**ACTIVITY**
Only lines containing the word "primary" are needed; pull them out of the material.
*** Opening RECORDS FOR THE TASK ***
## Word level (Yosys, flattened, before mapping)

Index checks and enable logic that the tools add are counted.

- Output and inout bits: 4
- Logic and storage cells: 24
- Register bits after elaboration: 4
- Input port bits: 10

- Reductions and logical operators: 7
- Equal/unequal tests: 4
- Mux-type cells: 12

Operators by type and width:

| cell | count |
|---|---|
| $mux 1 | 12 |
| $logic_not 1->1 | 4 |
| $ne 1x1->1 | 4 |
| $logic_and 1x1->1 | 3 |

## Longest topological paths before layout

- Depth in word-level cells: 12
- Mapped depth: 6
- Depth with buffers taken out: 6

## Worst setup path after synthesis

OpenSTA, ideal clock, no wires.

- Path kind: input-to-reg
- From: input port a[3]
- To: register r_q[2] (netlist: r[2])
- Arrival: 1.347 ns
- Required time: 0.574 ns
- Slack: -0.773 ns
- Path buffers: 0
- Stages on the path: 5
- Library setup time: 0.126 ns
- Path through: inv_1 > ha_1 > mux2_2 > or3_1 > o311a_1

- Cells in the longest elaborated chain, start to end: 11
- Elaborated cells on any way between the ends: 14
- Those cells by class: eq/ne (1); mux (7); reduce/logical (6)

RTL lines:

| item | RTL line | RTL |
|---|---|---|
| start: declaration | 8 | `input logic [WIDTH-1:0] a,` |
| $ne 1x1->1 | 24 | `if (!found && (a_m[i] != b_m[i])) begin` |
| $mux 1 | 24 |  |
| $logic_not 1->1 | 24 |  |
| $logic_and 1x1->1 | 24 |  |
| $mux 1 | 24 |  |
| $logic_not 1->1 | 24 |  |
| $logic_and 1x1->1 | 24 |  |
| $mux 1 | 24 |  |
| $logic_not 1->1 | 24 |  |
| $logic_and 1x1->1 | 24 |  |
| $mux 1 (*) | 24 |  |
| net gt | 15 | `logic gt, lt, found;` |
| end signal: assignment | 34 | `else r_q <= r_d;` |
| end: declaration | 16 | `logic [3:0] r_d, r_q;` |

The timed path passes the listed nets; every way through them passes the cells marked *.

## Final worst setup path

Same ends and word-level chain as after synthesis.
[src/rtl/stream_demux_1xn_pkg.sv]
// Shared constants and helpers for the 1-to-N stream demultiplexer.
package stream_demux_1xn_pkg;

    localparam int ERR_W_DEF = 8;
    localparam logic [ERR_W_DEF-1:0] ERR_MAX = '1;

    // Select width for n channels, never narrower than one bit.
    function automatic int clog2_min1(input int n);
        int w;
        w = 0;
        while ((1 << w) < n) begin
            w++;
        end
        return (w < 1) ? 1 : w;
    endfunction

endpackage

[src/rtl/demux_out_slot.sv]
// Single-entry output holding register with valid/ready handshake.
module demux_out_slot
    import stream_demux_1xn_pkg::*;
#(
    parameter int DATA_W = 8
) (
    input  logic              clk,
    input  logic              rst_n,
    input  logic              load,
    input  logic [DATA_W-1:0] load_data,
    input  logic              out_ready,
    output logic              out_valid,
    output logic [DATA_W-1:0] out_data,
    output logic              free
);

    logic              vld_p1;
    logic [DATA_W-1:0] data_p1;

    // A full slot that drains this cycle can take a new word at the same edge.
    assign free = !vld_p1 || out_ready;

    // Stage p1: held word; data keeps its stale value after a drain.
    always_ff @(posedge clk) begin
        if (!rst_n) begin
            vld_p1  <= 1'b0;
            data_p1 <= '0;
        end else if (load) begin
            vld_p1  <= 1'b1;
            data_p1 <= load_data;
        end else if (out_ready) begin
            vld_p1  <= 1'b0;
        end
    end

    assign out_valid = vld_p1;
    assign out_data  = data_p1;

endmodule

[src/rtl/stream_demux_1xn.sv]
// Registered 1-to-N valid/ready demultiplexer with atomic broadcast and a
// saturating counter of words dropped for an out-of-range select.
module stream_demux_1xn
    import stream_demux_1xn_pkg::*;
#(
    parameter  int N_OUT  = 4,
    parameter  int DATA_W = 8,
    parameter  int ERR_W  = ERR_W_DEF,
    localparam int SEL_W  = clog2_min1(N_OUT)
) (
    input  logic                    clk,
    input  logic                    rst_n,
    input  logic                    en,
    input  logic                    in_valid,
    output logic                    in_ready,
    input  logic [DATA_W-1:0]       in_data,
    input  logic [SEL_W-1:0]        in_sel,
    input  logic                    in_bcast,
    output logic [N_OUT-1:0]        out_valid,
    input  logic [N_OUT-1:0]        out_ready,
    output logic [N_OUT*DATA_W-1:0] out_data,
    output logic [ERR_W-1:0]        err_cnt
);

    localparam logic [ERR_W-1:0] ERR_SAT =
        (ERR_W == ERR_W_DEF) ? ERR_W'(ERR_MAX) : '1;

    function automatic logic [ERR_W-1:0] sat_inc(input logic [ERR_W-1:0] v);
        return (v == ERR_SAT) ? v : v + ERR_W'(1);
    endfunction

    logic [N_OUT-1:0] free;
    logic [N_OUT-1:0] sel_hit;
    logic [N_OUT-1:0] load;
    logic             sel_ok;
    logic             accept;
    logic             drop;
    logic [ERR_W-1:0] err_p1;

    always_comb begin
        sel_hit = '0;
        for (int i = 0; i < N_OUT; i++) begin
            sel_hit[i] = (in_sel == SEL_W'(i));
        end
    end

    assign sel_ok = |sel_hit;

    // An out-of-range select is always ready so the word can be discarded.
    always_comb begin
        in_ready = 1'b0;
        if (en && rst_n) begin
            if (in_bcast) begin
                in_ready = &free;
            end else if (sel_ok) begin
                in_ready = |(sel_hit & free);
            end else begin
                in_ready = 1'b1;
            end
        end
    end

    assign accept = in_valid && in_ready;
    assign load   = {N_OUT{accept}} & (in_bcast ? {N_OUT{1'b1}} : sel_hit);
    assign drop   = accept && !in_bcast && !sel_ok;

    // Stage p1: per-channel holding registers.
    for (genvar g = 0; g < N_OUT; g++) begin : g_slot
        demux_out_slot #(
            .DATA_W(DATA_W)
        ) u_slot (
            .clk      (clk),
            .rst_n    (rst_n),
            .load     (load[g]),
            .load_data(in_data),
            .out_ready(out_ready[g]),
            .out_valid(out_valid[g]),
            .out_data (out_data[g*DATA_W +: DATA_W]),
            .free     (free[g])
        );
    end

    always_ff @(posedge clk) begin
        if (!rst_n) begin
            err_p1 <= '0;
        end else if (drop) begin
            err_p1 <= sat_inc(err_p1);
        end
    end

    assign err_cnt = err_p1;

endmodule

[config.mk]
export PLATFORM = sky130hd
export DESIGN_NAME = stream_demux_1xn
export DESIGN_NICKNAME = d
export VERILOG_FILES = /design/src/rtl/stream_demux_1xn_pkg.sv /design/src/rtl/demux_out_slot.sv /design/src/rtl/stream_demux_1xn.sv
export SDC_FILE = /design/constraint.sdc
export NUM_CORES = 1
export LEC_CHECK = 0
export BUFFER_PORTS_ARGS = -buffer_cell sky130_fd_sc_hd__buf_4
export CORE_UTILIZATION = 30
export DETAILED_ROUTE_END_ITERATION = 10
export GPL_TIMING_DRIVEN = 0
export PLACE_DENSITY = 0.65
export SLEW_MARGIN = 20
export SYNTH_ARGS = -nofsm -noshare
export SYNTH_HDL_FRONTEND = slang
export SYNTH_SLANG_ARGS = --single-unit
[constraint.sdc]
create_clock -name clk -period 3.7 [get_ports clk]
set_input_delay 0.555 -clock clk [delete_from_list [all_inputs] [get_ports clk]]
set_output_delay 0.555 -clock clk [all_outputs]
set_load 0.005 [all_outputs]
# ---- Word level (Yosys, flattened, before mapping)
# Index checks and enable logic that the tools add are counted.
dict set report classes {
  bitwise 3
  n_mux 12
  n_addsub 1
  eq_ne 4
  n_reduce_logical 23
}
# cell n
set ops {}
lappend ops {{two-way mux 1 bit} 11}
lappend ops {{adder 8 x 1 -> 8 bit (second input constant)} 1}
lappend ops {{AND 4 bit} 2}
lappend ops {{equality test 8 bit (second input constant)} 1}
lappend ops {{nonzero test 2 bit} 4}
lappend ops {{OR reduction 4 bit} 2}
lappend ops {{logical NOT 1 bit} 6}
lappend ops {{equality test 2 bit (second input constant)} 2}
lappend ops {{logical AND 1 bit} 4}
lappend ops {{logical OR 1 bit} 4}
lappend ops {{two-way mux 4 bit} 1}
lappend ops {{AND reduction 4 bit} 1}
lappend ops {{equality test 2 x 1 -> 1 bit (second input constant)} 1}
lappend ops {{logical NOT 2 bit} 1}
lappend ops {{AND reduction 2 bit} 1}
lappend ops {{inverter 1 bit} 1}
dict set report word_totals {
  output_inout_bits 45
  reg_bits 44
}

# ---- Longest topological paths before layout
# Gate-level depths: netlist of run 1.
dict set report depth {
  ltp_word 11
  mapped_depth 6
  depth_no_buf 4
}

# ---- Hierarchy
# Synthesis of run 1 repeated with hierarchy kept, for this count alone.
dict set report hier_totals {
  cells_unflattened 152
  hier_area_um2 1690.4
}
# mod seq_area_each_um2 n_inst cells_per_inst area_per_inst_um2
set by_module_without_submodules {}
lappend by_module_without_submodules {demux_out_slot 180.2 4 29 339.1}
lappend by_module_without_submodules {stream_demux_1xn 160.2 1 36 334.1}

# ---- Least setup slack after synthesis of run 1
# No wires, ideal clock.
dict set report synth_path {
  kind {in2out}
  start {in out_ready[3]}
  end {out in_ready}
  cell_stages 3
  setup_slack_ps 1667
  t_required_ps 3145
  arrival_time_ps 1478
  cell_sequence {nand2b_4 mux4_2 o2111a_1}
}
dict set report synth_via {
  elab_chain_cells 6
}
# item line
set synth_rtl {}
lappend synth_rtl {{from (decl)} stream_demux_1xn.sv:20} ;# input logic [N_OUT-1:0] out_ready,
lappend synth_rtl {{logical OR 1 bit (*)} demux_out_slot.sv:21} ;# assign free = !vld_p1 || out_ready;
lappend synth_rtl {{AND 4 bit} stream_demux_1xn.sv:56} ;# in_ready = |(sel_hit & free);
lappend synth_rtl {{OR reduction 4 bit} stream_demux_1xn.sv:56}
lappend synth_rtl {{two-way mux 1 bit} stream_demux_1xn.sv:55} ;# end else if (sel_ok) begin
lappend synth_rtl {{two-way mux 1 bit (*)} stream_demux_1xn.sv:53} ;# if (in_bcast) begin
lappend synth_rtl {{two-way mux 1 bit (*)} stream_demux_1xn.sv:52} ;# if (en && rst_n) begin
lappend synth_rtl {{to (decl)} stream_demux_1xn.sv:15} ;# output logic in_ready,
# Mark *: on every way between the ends. The rest lies on a longest branch, timed or not.

# ---- Final worst setup path of run 1
# Ends and elaborated chain as after synthesis.

==> qor.yml, run 1 <==
timing:
  hold_ws_ns: 0.463
  finalSetupViolations: 0
  slew_headroom: 0.640
  worst_pin_slew_ns: 0.541
  finalCritPeriodShare: 0.626
  hold_violations: 0
  fmax_mhz: 431
  drv_slew: 0
  final.setup.tns_ns: 0
  fin_skew_ns: 0.00352
  finalWorstSetupSlack_ns: 1.38
  fin_crit_ns: 2.32
  rsz0062_at_grt: "no"
grt:
  grt_antenna_before_repair: 0
  grt_pass1_wl_um: 6350
  first_global_vias: 1330
  grt_start_max_net_pins: 15
  grt_usage: 0.137
  grt-ovfl-total: 0
clocking:
  clock_latency_ns: 0.30
  cts_num_sinks: 44
  clockRootBuffer: "clkbuf_8"
  cts_buffers: 5
  cts_tree: "yes"
  cts_resized: 0
  htree_levels: 2
  path_clk_slew_ns: 0.08
  post_cts_buffers: 0
  clock_path_buffers: 2
  cts_hold_buf: 0
synth:
  ys.flop_type: "dfxtp_1"
  synth_top_cell_area_share: 0.509
  syn_area_um2: 1730
  synth_seq_cells: 44
  postSynthAreaPerCell_um2: 10.6
  synthCells: 163
  yosysUniqueCellTypes: 19
  synth_nets: 182
  synth.top_cells.by_count: "dfxtp_1, nand2_1, mux2i_1, and2_1, clkbuf_1"
  synth_top_cell_by_area: "dfxtp_1"
  seq_area_frac_synth: 0.509
  synth-edff-count: 0
  synthArstFlopShare: 0
  ys_warn_count: 0
  synth_most_common_cell: "dfxtp_1"
  yosys-top-cells-area: "dfxtp_1, mux2i_1, nand2_1, nand2b_4, and2_1"
die:
  dieArea_um2: 6070
  core_region_area_um2: 5540
  rows: 27
  die_h_um: 77.9
  die_w_um: 77.9
  io_pins: 64
  start_util: 0.312
power:
  swShare: 0.224
  power_frac_clock: 0.403
  leakagePower_uw: 0.00124
  p_seq_frac: 0.506
  pwr-share-comb: 0.091
  power_density_nw_per_um2: 403
  finalPower_uw: 969
  internal-power_uw: 752
  p_sw_uw: 217
  ir_drop_uv: 183
drt:
  drt-total-wl_um: 3980
  post_drt_wl_per_cell_um: 13.0
  num_vias: 1331
  drt_first_iter_violations: 49
  dr.pass1.iters: 4
  drc: 0
  viasPerCell: 4.36
  ant_nets: 0
critical_path:
  cpMaxStageDelayCell: "mux4_2"
  arrival_ns: 1.76
  crit_path_frequent_cell: "buf_4"
  cp-end-kind: "primary output"
  crit_fanout: 5
  start_kind: "primary input"
  startpoint: "out_ready[3]"
  critPathMaxStageDelay_ns: 0.57
  reg2reg_from: "g_slot[3].u_slot.out_valid"
  cp.buffers_inverters: 2
  worstPathRequired_ns: 3.14
  crit_type: "in -> out"
  worstPathCellList: "buf_4 -> nand2b_4 -> mux4_2 -> o2111a_1 -> buf_4"
  crit_family: "multiplexers"
final_layout:
  diodes: 0
  drive_gt1_frac: 0.378
  post-route-util: 0.434
  fillCellCount: 563
  fin_nets: 251
  areaGrowthSynthToFinish_pct: 39.1
run_status:
  status: "complete, no violations"
min_path:
  hold_start: "err_cnt[4]"
  hp-class: "reg -> reg"
placed_design:
  io_buffers: 62
  place_hpwl_um: 2870
  post-place-ws_ns: 1.39
  gp_congestion: 0.714
run:
  maxCapViolCount: 0
<file path="src/rtl/overlay_track_sequencer_pkg.sv">
// rtl/overlay_track_sequencer_pkg.sv - shared types and helpers for the overlay track sequencer
package overlay_track_sequencer_pkg;

    localparam int COORD_W = 10;

    typedef logic [COORD_W-1:0] coord_t;

    typedef enum logic [1:0] {
        NO_TARGET = 2'd0,
        ACQUIRE   = 2'd1,
        TRACKING  = 2'd2,
        COAST     = 2'd3
    } track_state_t;

    // Clamp a detector coordinate to the last active pixel of its axis.
    function automatic coord_t clamp_coord(input coord_t v, input coord_t lim);
        return (v > lim) ? lim : v;
    endfunction

endpackage

</file>
<file path="src/rtl/overlay_track_sequencer_if.sv">
// rtl/overlay_track_sequencer_if.sv - blob-detector result bus into the sequencer
interface overlay_track_sequencer_if;
    import overlay_track_sequencer_pkg::*;

    logic   det_update;
    logic   det_valid;
    coord_t det_cx;
    coord_t det_cy;
    coord_t det_min_x;
    coord_t det_min_y;
    coord_t det_max_x;
    coord_t det_max_y;

    modport master (
        output det_update, det_valid, det_cx, det_cy,
               det_min_x, det_min_y, det_max_x, det_max_y
    );

    modport slave (
        input  det_update, det_valid, det_cx, det_cy,
               det_min_x, det_min_y, det_max_x, det_max_y
    );

endinterface

</file>
<file path="src/rtl/overlay_track_sequencer_coord_smoother.sv">
// rtl/overlay_track_sequencer_coord_smoother.sv - one-axis IIR centroid smoother
module overlay_track_sequencer_coord_smoother
    import overlay_track_sequencer_pkg::*;
#(
    parameter int SMOOTH_SHIFT = 2
) (
    input  logic   clk,
    input  logic   rst_n,
    input  logic   load,
    input  logic   step,
    input  coord_t din,
    output coord_t q
);

    logic signed [COORD_W:0] diff;
    logic signed [COORD_W:0] diff_sh;
    logic signed [COORD_W:0] sum;

    // Arithmetic shift floors toward minus infinity; the result always lies between old and new value.
    always_comb begin
        diff    = $signed({1'b0, din}) - $signed({1'b0, q});
        diff_sh = diff >>> SMOOTH_SHIFT;
        sum     = $signed({1'b0, q}) + diff_sh;
    end

    // Direct load on fresh acquisition, filtered step while already tracking.
    always_ff @(posedge clk) begin
        if (!rst_n) begin
            q <= '0;
        end else if (load) begin
            q <= din;
        end else if (step) begin
            q <= sum[COORD_W-1:0];
        end
    end

endmodule

</file>
<file path="src/rtl/overlay_track_sequencer.sv">
// rtl/overlay_track_sequencer.sv - frame-synchronous target tracking controller feeding overlay_manager
module overlay_track_sequencer
    import overlay_track_sequencer_pkg::*;
#(
    parameter int FRAME_WIDTH    = 640,
    parameter int FRAME_HEIGHT   = 480,
    parameter int ACQUIRE_FRAMES = 3,
    parameter int COAST_FRAMES   = 15,
    parameter int SMOOTH_SHIFT   = 2,
    parameter int BLINK_FRAMES   = 4
) (
    input  logic                       clk,
    input  logic                       rst_n,
    input  logic                       frame_end,
    overlay_track_sequencer_if.slave   det,
    input  logic                       sw_overlay_en,
    input  logic                       sw_bbox_en,
    output coord_t                     centroid_x,
    output coord_t                     centroid_y,
    output coord_t                     bbox_min_x,
    output coord_t                     bbox_min_y,
    output coord_t                     bbox_max_x,
    output coord_t                     bbox_max_y,
    output logic                       centroid_valid,
    output logic                       overlay_en,
    output logic                       bbox_en,
    output track_state_t               track_state
);

    typedef logic [7:0] cnt_t;

    localparam coord_t X_MAX     = coord_t'(FRAME_WIDTH - 1);
    localparam coord_t Y_MAX     = coord_t'(FRAME_HEIGHT - 1);
    localparam cnt_t   ACQ_LIM   = cnt_t'(ACQUIRE_FRAMES);
    localparam cnt_t   COAST_LIM = cnt_t'(COAST_FRAMES);
    localparam cnt_t   BLINK_LIM = cnt_t'(BLINK_FRAMES);

    logic   pending;
    logic   sh_valid;
    coord_t sh_cx, sh_cy, sh_min_x, sh_min_y, sh_max_x, sh_max_y;

    track_state_t state, state_nxt;
    cnt_t         acq_cnt, acq_nxt;
    cnt_t         miss_cnt, miss_nxt;
    cnt_t         blink_cnt, blink_cnt_nxt;
    logic         blink_on, blink_on_nxt;
    logic         hit;
    logic         load_c, step_c, load_bbox;

    // Shadow of the latest detector result; a capture in the frame_end cycle counts for the next frame.
    always_ff @(posedge clk) begin
        if (!rst_n) begin
            pending  <= 1'b0;
            sh_valid <= 1'b0;
            sh_cx    <= '0;
            sh_cy    <= '0;
            sh_min_x <= '0;
            sh_min_y <= '0;
            sh_max_x <= '0;
            sh_max_y <= '0;
        end else if (det.det_update) begin
            pending  <= 1'b1;
            sh_valid <= det.det_valid;
            sh_cx    <= clamp_coord(det.det_cx, X_MAX);
            sh_cy    <= clamp_coord(det.det_cy, Y_MAX);
            sh_min_x <= clamp_coord(det.det_min_x, X_MAX);
            sh_min_y <= clamp_coord(det.det_min_y, Y_MAX);
            sh_max_x <= clamp_coord(det.det_max_x, X_MAX);
            sh_max_y <= clamp_coord(det.det_max_y, Y_MAX);
        end else if (frame_end) begin
            pending  <= 1'b0;
        end
    end

    assign hit = pending & sh_valid;

    // FSM state and per-frame counters.
    always_ff @(posedge clk) begin
        if (!rst_n) begin
            state     <= NO_TARGET;
            acq_cnt   <= '0;
            miss_cnt  <= '0;
            blink_cnt <= '0;
            blink_on  <= 1'b0;
        end else begin
            state     <= state_nxt;
            acq_cnt   <= acq_nxt;
            miss_cnt  <= miss_nxt;
            blink_cnt <= blink_cnt_nxt;
            blink_on  <= blink_on_nxt;
        end
    end

    // Next-state logic, evaluated only at frame_end so the track decision is once per frame.
    always_comb begin
        state_nxt     = state;
        acq_nxt       = acq_cnt;
        miss_nxt      = miss_cnt;
        blink_cnt_nxt = blink_cnt;
        blink_on_nxt  = blink_on;
        load_c        = 1'b0;
        step_c        = 1'b0;
        load_bbox     = 1'b0;
        if (frame_end) begin
            unique case (state)
                NO_TARGET: begin
                    if (hit) begin
                        if (ACQ_LIM <= cnt_t'(1)) begin
                            state_nxt = TRACKING;
                            acq_nxt   = '0;
                            load_c    = 1'b1;
                            load_bbox = 1'b1;
                        end else begin
                            state_nxt = ACQUIRE;
                            acq_nxt   = cnt_t'(1);
                        end
                    end
                end
                ACQUIRE: begin
                    if (!hit) begin
                        state_nxt = NO_TARGET;
                        acq_nxt   = '0;
                    end else if (acq_cnt + cnt_t'(1) >= ACQ_LIM) begin
                        state_nxt = TRACKING;
                        acq_nxt   = '0;
                        load_c    = 1'b1;
                        load_bbox = 1'b1;
                    end else begin
                        acq_nxt   = acq_cnt + cnt_t'(1);
                    end
                end
                TRACKING: begin
                    if (hit) begin
                        step_c        = 1'b1;
                        load_bbox     = 1'b1;
                    end else begin
                        state_nxt     = COAST;
                        miss_nxt      = cnt_t'(1);
                        blink_on_nxt  = 1'b1;
                        blink_cnt_nxt = '0;
                    end
                end
                COAST: begin
                    if (hit) begin
                        state_nxt     = TRACKING;
                        miss_nxt      = '0;
                        blink_cnt_nxt = '0;
                        step_c        = 1'b1;
                        load_bbox     = 1'b1;
                    end else if (miss_cnt >= COAST_LIM) begin
                        state_nxt     = NO_TARGET;
                        miss_nxt      = '0;
                        blink_cnt_nxt = '0;
                        blink_on_nxt  = 1'b0;
                    end else begin
                        miss_nxt = miss_cnt + cnt_t'(1);
                        if (blink_cnt + cnt_t'(1) >= BLINK_LIM) begin
                            blink_cnt_nxt = '0;
                            blink_on_nxt  = ~blink_on;
                        end else begin
                            blink_cnt_nxt = blink_cnt + cnt_t'(1);
                        end
                    end
                end
                default: state_nxt = NO_TARGET;
            endcase
        end
    end

    // Committed overlay controls and bounding box, refreshed only at frame_end.
    always_ff @(posedge clk) begin
        if (!rst_n) begin
            centroid_valid <= 1'b0;
            overlay_en     <= 1'b0;
            bbox_en        <= 1'b0;
            bbox_min_x     <= '0;
            bbox_min_y     <= '0;
            bbox_max_x     <= '0;
            bbox_max_y     <= '0;
        end else if (frame_end) begin
            centroid_valid <= (state_nxt == TRACKING) || (state_nxt == COAST);
            overlay_en     <= sw_overlay_en &&
                              ((state_nxt == TRACKING) || ((state_nxt == COAST) && blink_on_nxt));
            bbox_en        <= sw_bbox_en && (state_nxt == TRACKING);
            if (load_bbox) begin
                bbox_min_x <= sh_min_x;
                bbox_min_y <= sh_min_y;
                bbox_max_x <= sh_max_x;
                bbox_max_y <= sh_max_y;
            end
        end
    end

    assign track_state = state;

    overlay_track_sequencer_coord_smoother #(.SMOOTH_SHIFT(SMOOTH_SHIFT)) u_smooth_x (
        .clk   (clk),
        .rst_n (rst_n),
        .load  (load_c),
        .step  (step_c),
        .din   (sh_cx),
        .q     (centroid_x)
    );

    overlay_track_sequencer_coord_smoother #(.SMOOTH_SHIFT(SMOOTH_SHIFT)) u_smooth_y (
        .clk   (clk),
        .rst_n (rst_n),
        .load  (load_c),
        .step  (step_c),
        .din   (sh_cy),
        .q     (centroid_y)
    );

endmodule
</file>
<file path="src/flat_wrapper.sv">
// flat-port wrapper written by rule: the top's interface ports become plain ports
module overlay_track_sequencer_flat import overlay_track_sequencer_pkg::*;
#(
    parameter int FRAME_WIDTH    = 640,
    parameter int FRAME_HEIGHT   = 480,
    parameter int ACQUIRE_FRAMES = 3,
    parameter int COAST_FRAMES   = 15,
    parameter int SMOOTH_SHIFT   = 2,
    parameter int BLINK_FRAMES   = 4
)
  (clk, rst_n, frame_end, sw_overlay_en, sw_bbox_en, centroid_x, centroid_y, bbox_min_x, bbox_min_y, bbox_max_x, bbox_max_y, centroid_valid, overlay_en, bbox_en, track_state, det_det_update, det_det_valid, det_det_cx, det_det_cy, det_det_min_x, det_det_min_y, det_det_max_x, det_det_max_y);
  overlay_track_sequencer_if det_i ();
  input  logic clk;
  input  logic rst_n;
  input  logic frame_end;
  input  logic sw_overlay_en;
  input  logic sw_bbox_en;
  output coord_t centroid_x;
  output coord_t centroid_y;
  output coord_t bbox_min_x;
  output coord_t bbox_min_y;
  output coord_t bbox_max_x;
  output coord_t bbox_max_y;
  output logic centroid_valid;
  output logic overlay_en;
  output logic bbox_en;
  output track_state_t track_state;
  input wire logic [$bits(det_i.det_update)-1:0] det_det_update;
  input wire logic [$bits(det_i.det_valid)-1:0] det_det_valid;
  input wire logic [$bits(det_i.det_cx)-1:0] det_det_cx;
  input wire logic [$bits(det_i.det_cy)-1:0] det_det_cy;
  input wire logic [$bits(det_i.det_min_x)-1:0] det_det_min_x;
  input wire logic [$bits(det_i.det_min_y)-1:0] det_det_min_y;
  input wire logic [$bits(det_i.det_max_x)-1:0] det_det_max_x;
  input wire logic [$bits(det_i.det_max_y)-1:0] det_det_max_y;
  assign det_i.det_update = det_det_update;
  assign det_i.det_valid = det_det_valid;
  assign det_i.det_cx = det_det_cx;
  assign det_i.det_cy = det_det_cy;
  assign det_i.det_min_x = det_det_min_x;
  assign det_i.det_min_y = det_det_min_y;
  assign det_i.det_max_x = det_det_max_x;
  assign det_i.det_max_y = det_det_max_y;
  overlay_track_sequencer #(.FRAME_WIDTH(FRAME_WIDTH), .FRAME_HEIGHT(FRAME_HEIGHT), .ACQUIRE_FRAMES(ACQUIRE_FRAMES), .COAST_FRAMES(COAST_FRAMES), .SMOOTH_SHIFT(SMOOTH_SHIFT), .BLINK_FRAMES(BLINK_FRAMES)) u_core (.clk(clk), .rst_n(rst_n), .frame_end(frame_end), .det(det_i), .sw_overlay_en(sw_overlay_en), .sw_bbox_en(sw_bbox_en), .centroid_x(centroid_x), .centroid_y(centroid_y), .bbox_min_x(bbox_min_x), .bbox_min_y(bbox_min_y), .bbox_max_x(bbox_max_x), .bbox_max_y(bbox_max_y), .centroid_valid(centroid_valid), .overlay_en(overlay_en), .bbox_en(bbox_en), .track_state(track_state));
endmodule
</file>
*** Closing RECORDS FOR THE TASK ***
**RESPONSE TO THE TASK**
  cp-end-kind: "primary output"
  start_kind: "primary input"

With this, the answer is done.